Desde este año, un nuevo decreto español ha transformado los requisitos de calidad para numerosos productos dulces, galletas y bebidas tradicionales, con el fin de adaptarse a las demandas nutricionales actuales de los consumidores.
Cambios en galletas y bizcochos
La normativa elimina el límite máximo de cenizas, un parámetro técnico histórico, lo que permite a los fabricantes incorporar ingredientes como harinas integrales, cereales, fibras y frutos secos para mejorar el perfil nutricional de sus productos.
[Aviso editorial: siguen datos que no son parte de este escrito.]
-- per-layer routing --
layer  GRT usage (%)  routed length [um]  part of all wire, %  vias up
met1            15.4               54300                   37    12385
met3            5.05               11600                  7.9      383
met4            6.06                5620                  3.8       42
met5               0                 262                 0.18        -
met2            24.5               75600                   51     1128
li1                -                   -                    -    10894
--- src/rtl/operand_gather.sv ---
// operand_gather: packs WIDTH-bit words into 4-operand groups; issue 1 cycle after the 4th word, prod_valid LAT cycles after op_valid.
// Backpressure: in_ready drops only while a full group waits for credit. OPERAND_GATHER_LAST_PAD_EN enables in_last padding with 1s.
module operand_gather #(
   parameter int WIDTH   = 15,
   parameter int LAT     = 2,
   parameter int CREDITS = 4
) (
   input  logic             clk,
   input  logic             rst_n,
   input  logic [WIDTH-1:0] in_data,
   input  logic             in_valid,
   input  logic             in_last,
   output logic             in_ready,
   output logic [WIDTH-1:0] data_in1,
   output logic [WIDTH-1:0] data_in2,
   output logic [WIDTH-1:0] data_in3,
   output logic [WIDTH-1:0] data_in4,
   output logic             op_valid,
   output logic             prod_valid,
   input  logic             credit_ret,
   output logic             credit_err
);

   localparam int CW = $clog2(CREDITS + 1);

   typedef enum logic {COLLECT, FULL} state_t;

   state_t           state;
   logic [2:0]       cnt;
   logic [2:0]       cnt_nxt;
   logic [2:0]       cnt_base;
   logic [1:0]       widx;
   logic [WIDTH-1:0] slot     [4];
   logic [WIDTH-1:0] slot_nxt [4];
   logic [CW-1:0]    cred;
   logic [LAT-1:0]   lat_sr;
   logic             issue;
   logic             accept;

   assign issue    = (state == FULL) && (cred != '0);
   assign in_ready = (state == COLLECT) || issue;
   assign accept   = in_valid && in_ready;

`ifndef OPERAND_GATHER_LAST_PAD_EN
   logic in_last_unused;
   assign in_last_unused = in_last;
`endif

   // A word taken on an issue edge starts the next group in slot 0.
   always_comb begin
      slot_nxt = slot;
      cnt_base = issue ? 3'd0 : cnt;
      widx     = issue ? 2'd0 : cnt[1:0];
      cnt_nxt  = cnt_base;
      if (accept) begin
         slot_nxt[widx] = in_data;
         cnt_nxt        = cnt_base + 3'd1;
`ifdef OPERAND_GATHER_LAST_PAD_EN
         if (in_last) begin
            for (int i = 0; i < 4; i++) begin
               if (3'(i) >= cnt_nxt) slot_nxt[i] = {{(WIDTH-1){1'b0}}, 1'b1};
            end
            cnt_nxt = 3'd4;
         end
`endif
      end
   end

   always_ff @(posedge clk) begin
      if (!rst_n) begin
         state      <= COLLECT;
         cnt        <= 3'd0;
         slot       <= '{default: '0};
         cred       <= CW'(CREDITS);
         credit_err <= 1'b0;
         op_valid   <= 1'b0;
         lat_sr     <= '0;
         data_in1   <= '0;
         data_in2   <= '0;
         data_in3   <= '0;
         data_in4   <= '0;
      end else begin
         cnt      <= cnt_nxt;
         state    <= (cnt_nxt == 3'd4) ? FULL : COLLECT;
         slot     <= slot_nxt;
         op_valid <= issue;
         lat_sr   <= (lat_sr << 1) | LAT'(op_valid);
         if (issue) begin
            data_in1 <= slot[0];
            data_in2 <= slot[1];
            data_in3 <= slot[2];
            data_in4 <= slot[3];
         end
         if (credit_ret && !issue) begin
            if (cred < CW'(CREDITS)) cred <= cred + CW'(1);
            else                     credit_err <= 1'b1;
         end else if (issue && !credit_ret) begin
            cred <= cred - CW'(1);
         end
      end
   end

   assign prod_valid = lat_sr[LAT-1];

endmodule

--- config.mk ---
export PLATFORM = sky130hd
export DESIGN_NAME = operand_gather
export DESIGN_NICKNAME = d
export VERILOG_FILES = /design/src/rtl/operand_gather.sv
export SDC_FILE = /design/constraint.sdc
export NUM_CORES = 1
export LEC_CHECK = 0
export BUFFER_PORTS_ARGS = -buffer_cell sky130_fd_sc_hd__buf_2
export CAP_MARGIN = 20
export CORE_MARGIN = 2
export CORE_UTILIZATION = 25
export DETAILED_ROUTE_END_ITERATION = 8
export GPL_TIMING_DRIVEN = 0
export HOLD_SLACK_MARGIN = 0.08
export PLACE_DENSITY = 0.41
export SETUP_SLACK_MARGIN = 0.1
export SYNTH_ARGS = -nofsm -noshare
export SYNTH_HDL_FRONTEND = slang
export SYNTH_SLANG_ARGS = --single-unit
--- constraint.sdc ---
create_clock -name clk -period 4 [get_ports clk]
set_input_delay 0.8 -clock clk [delete_from_list [all_inputs] [get_ports clk]]
set_output_delay 0.8 -clock clk [all_outputs]
set_load 0.005 [all_outputs]
==> metrics.md <==
| Metric | Value |
|---|---|
| Initial antenna violation count | 0 |
| Worst EP arrival | 3020 ps |
| Int Power | 2430 uW |
| Register area | 2620 sq um |
| Synth Warn # | 0 |
| Site row count | 53 |
| Crit path capture | state |
| Total track usage | 0.142 |
| Synth area leader | dfxtp_1 |
| Hold Path Cell Cnt | 1 |
| Hold-fix buffers, CTS | 0 |
| Dominant synthesized flop cell | dfxtp_1 |
| Count of cell types in the netlist | 39 |
| DR vias/cell | 4.43 |
| Post-synth top area share | 0.499 |
| Worst path required time | 4300 ps |
| Post-synth EDFFs | 0 |
| Worst-path cell chain | buf_2 -> o31ai_1 -> buf_2 -> buf_1 -> nand2_1 -> inv_1 -> ha_1 -> nand2_1 -> o31ai_1 -> a221oi_2 -> o31a_1 |
| First-pass GRT wire length | 24.0 mm |
| Sequential element share of the synthesized area | 0.499 |
| Total of max-cap violations | 0 |
| P_sw | 746 uW |
| Core area | 20800 sq um |
| Register-to-Register Path Depth | 11 |
| PortBufs | 81 |
| Die H | 149 um |
| Setup violations, final | 0 |
| Reg power frac | 0.432 |
| RSZ-0062 raised after global routing | false |
| CTS Buf Count | 17 |
| Ys async rst share | 0 |
| Worst Skew | 8.48 ps |
| Starting Density | 0.253 |
| Fmax | 368 MHz |
| Largest net degree at the start of global routing | 17 |
| Critical path fanouts, max | 10 |
| TritonCTS clock tree | done |
| Final setup TNS | 0 ps |
| Longest Clk Path Bufs | 2 |
| Slowest-stage cell, CP | buf_1 |
| CTS sink cnt | 131 |
| Headroom to the max-slew limit | 0.456 |
| Top delay family on crit path | buffers and inverters |
| Root Buffer | clkbuf_16 |
| Post-DP Area | 6010 sq um |
| Layout Nets | 734 |
| Dpl cells | 964 |
| Element type at the critical path end | register |
| Min Tclk post-route | 2710 ps |
| Syn Nets | 634 |
| Clk_lat worst skew | 420 ps |
| Final period utilization | 0.679 |
| Synth area leaders | dfxtp_1 50%, nand2_1 13%, a21boi_0 8.6%, o21ai_2 7.5%, nand3_1 5.7% |
| Finished Layout Cells | 996 |
| Multi-input logic area | 2340 sq um |
| Synthesized instance count | 608 |
| Antenna Cells | 0 |
| Max VDD drop | 0.191 mV |
| First-pass detailed-route iteration total | 4 |
| H-tree levels | 4 |
| Fillcell total | 2238 |
| Critical Path Source Type | register |
| Grt ovf | 0 |
| Slew @ Worst Pin | 816 ps |
| Post-synthesis area per instance | 8.65 sq um |
| DP HPWL | 10.9 mm |
| Synth Cell Area | 5260 sq um |
| Routed wire length | 15.1 mm |
| Top post-synthesis cells by count | 188 x nand2_1, 131 x dfxtp_1, 60 x a21boi_0, 60 x nand3_1, 45 x o21ai_2 |
| Reg-to-reg startpoint | cred[0] |
| Post-Layout Inst Area | 6610 sq um |
| Worst Setup SP | cred[0] |
| Die width | 149 um |
| Routability cong. | 0.786 |
| Max stage delay on crit path | 390 ps |
| Comb power frac | 0.074 |
| Max Slew Vio Count | 0 |
| Most common cell in the synthesized netlist | nand2_1 |
| Vias post-DR | 4412 |
| Hold Fails Final Rpt | 0 |
| Post-CTS Resized | 0 |
| Pwr/cell area | 480 nW/um^2 |
| CTS clk-pin slew, worst paths | 50 ps |
| Postcts setup bufs | 0 |
| Antenna-violating nets left | 0 |
| Wire per inst | 15.2 um |
| Flop-to-flop setup slack | 1290 ps |
| Net Sw Frac | 0.235 |
| Layout cells sized above 1 | 0.247 |
| CP Class | register to register |
| Vias in the first global route | 4471 |
| #FFs+latches synth | 131 |
| Starting DRT DRC Count | 238 |
| Crit. path cell count | 11 |
| Worst flop-to-flop path endpoint | state |
| Top Ports | 84 |
| Overall Power | 3170 uW |
| LEAKAGE | 0.00252 uW |
| Area Growth Syn to Fin | 25.7% |
| Die footprint | 22200 sq um |
| Bufs and invs on worst path | 4 |
| DRC errors left | 0 |
| Final hold slack | 432 ps |
| Outcome | complete, no violations |
| Clock share of power | 0.494 |
| Hold WC Path Type | register to register |
==> power groups by stage <==
stage	sequential [uW]	combinational (uW)	clock, uW
finish	1370	235	1570
global route	1370	259	1680
CTS	1370	237	1610
detailed placement	1400	235	0
global placement	1400	231	0
floorplan	1390	164	0
==> worst register-to-register path: cells and delay by family (launching register included) <==
| family | cells | cell delay, ps |
|---|---|---|
| AO/OA/AOI/OAI | 4 | 780 |
| adder cells (fa/ha/maj) | 1 | 180 |
| buffers and inverters | 4 | 1050 |
| flip-flops | 1 | 320 |
| AND/OR/NAND/NOR | 2 | 270 |
==> flip-flops by register name, summed over array words and instances (netlist names) <==
register and cells:
slot 60, data_in1 15, data_in2 15, data_in3 15, data_in4 15, cnt 3
cred 3, lat_sr 2, credit_err 1, op_valid 1, state 1
==> final cells by class <==
class | count | area share
Multi-Input combinational cell | 420 | 0.354
Buffer | 53 | 0.0430
Inverter | 4 | 0.00227
Sequential cell | 131 | 0.397
Clock buffer | 24 | 0.0759
Timing Repair Buffer | 81 | 0.0613
Tap cell | 275 | 0.0521
Clock inverter | 8 | 0.0150
==> how the worst min path moves through the flow <==
stage,start,endpoint,slack [ps]
5_1_grt,lat_sr[0],lat_sr[1],450
3_3_place_gp,lat_sr[0],lat_sr[1],420
2_1_floorplan,lat_sr[0],lat_sr[1],410
4_1_cts,lat_sr[0],lat_sr[1],440
3_5_place_dp,lat_sr[0],lat_sr[1],420
6_report,lat_sr[0],lat_sr[1],430
==> metrics by stage <==
stage / setup WS, ps / utilization
2_1_floorplan: 1790 / -
3_3_place_gp: 1230 / 0.289
3_5_place_dp: 1210 / 0.289
4_1_cts: 1200 / 0.317
5_1_grt: 1000 / 0.317
6_report: 1290 / 0.317
==> metal layers <==
layer  GRT usage  up-vias  wire [um]
li1            -     2239          -
met1       0.180     2077       7130
met2       0.236       77       7170
met3      0.0355       19        595
met4      0.0514        0        245
met5           0        -          0
==> kinds of logic (layout without fill, tap and decap cells) <==
group | after synthesis | in the layout | synth area share
AND/OR/NAND/NOR | 271 | 271 | 0.221
buffers and inverters | 57 | 170 | 0.0568
XOR/XNOR | 1 | 1 | 0.00167
adder cells (fa/ha/maj) | 6 | 6 | 0.0157
flip-flops | 131 | 131 | 0.499
multiplexers | 3 | 3 | 0.00571
AO/OA/AOI/OAI | 139 | 139 | 0.200
==> layout by cell type, fill, tap and decap left out, types with 2 or more instances in the layout <==
cell,n
a21boi_0,60
a21oi_1,6
and2_1,3
and3_4,3
buf_1,11
buf_2,86
buf_6,10
bufinv_16,2
clkbuf_1,28
clkbuf_16,17
clkbuf_8,5
clkinv_2,3
clkinvlp_4,2
dfxtp_1,131
ha_1,5
inv_1,4
mux2i_1,3
nand2_1,188
nand3_1,60
nand3b_1,2
nor2_1,6
nor2b_1,2
o211ai_1,2
o21ai_0,16
o21ai_2,45
o31ai_1,2
Power figures use the tool's default switching activity.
Además, se establecen nuevos topes de humedad: un 6% para galletas simples y un 10% para las rellenas o cubiertas y para los bizcochos, con el objetivo de garantizar una mejor conservación y textura.
Innovación en otros productos
La horchata de chufa podrá comercializarse sin azúcares añadidos o con reducciones de al menos un 30%, aunque se prohíbe el uso de edulcorantes y colorantes para mantener su carácter tradicional.
En el caso del mosto de manzana, se autoriza el uso de coadyuvantes tecnológicos clarificantes como la bentonita o la gelatina alimentaria. Para la sidra de hielo, se permite un límite de metanol de hasta 400 mg/l, el doble que otras sidras, debido a las particularidades de su proceso de elaboración con manzanas congeladas.
Modernización del sector
Los vinagres balsámicos verán reconocido el uso de ingredientes como el mosto de uva concentrado, incluso el mosto ‘apagado’ con alcohol en productos con denominación de calidad.
Finalmente, se eliminan regulaciones nacionales obsoletas para bebidas como la sangría o los vinos aromatizados, que ahora se regirán únicamente por la legislación europea vigente.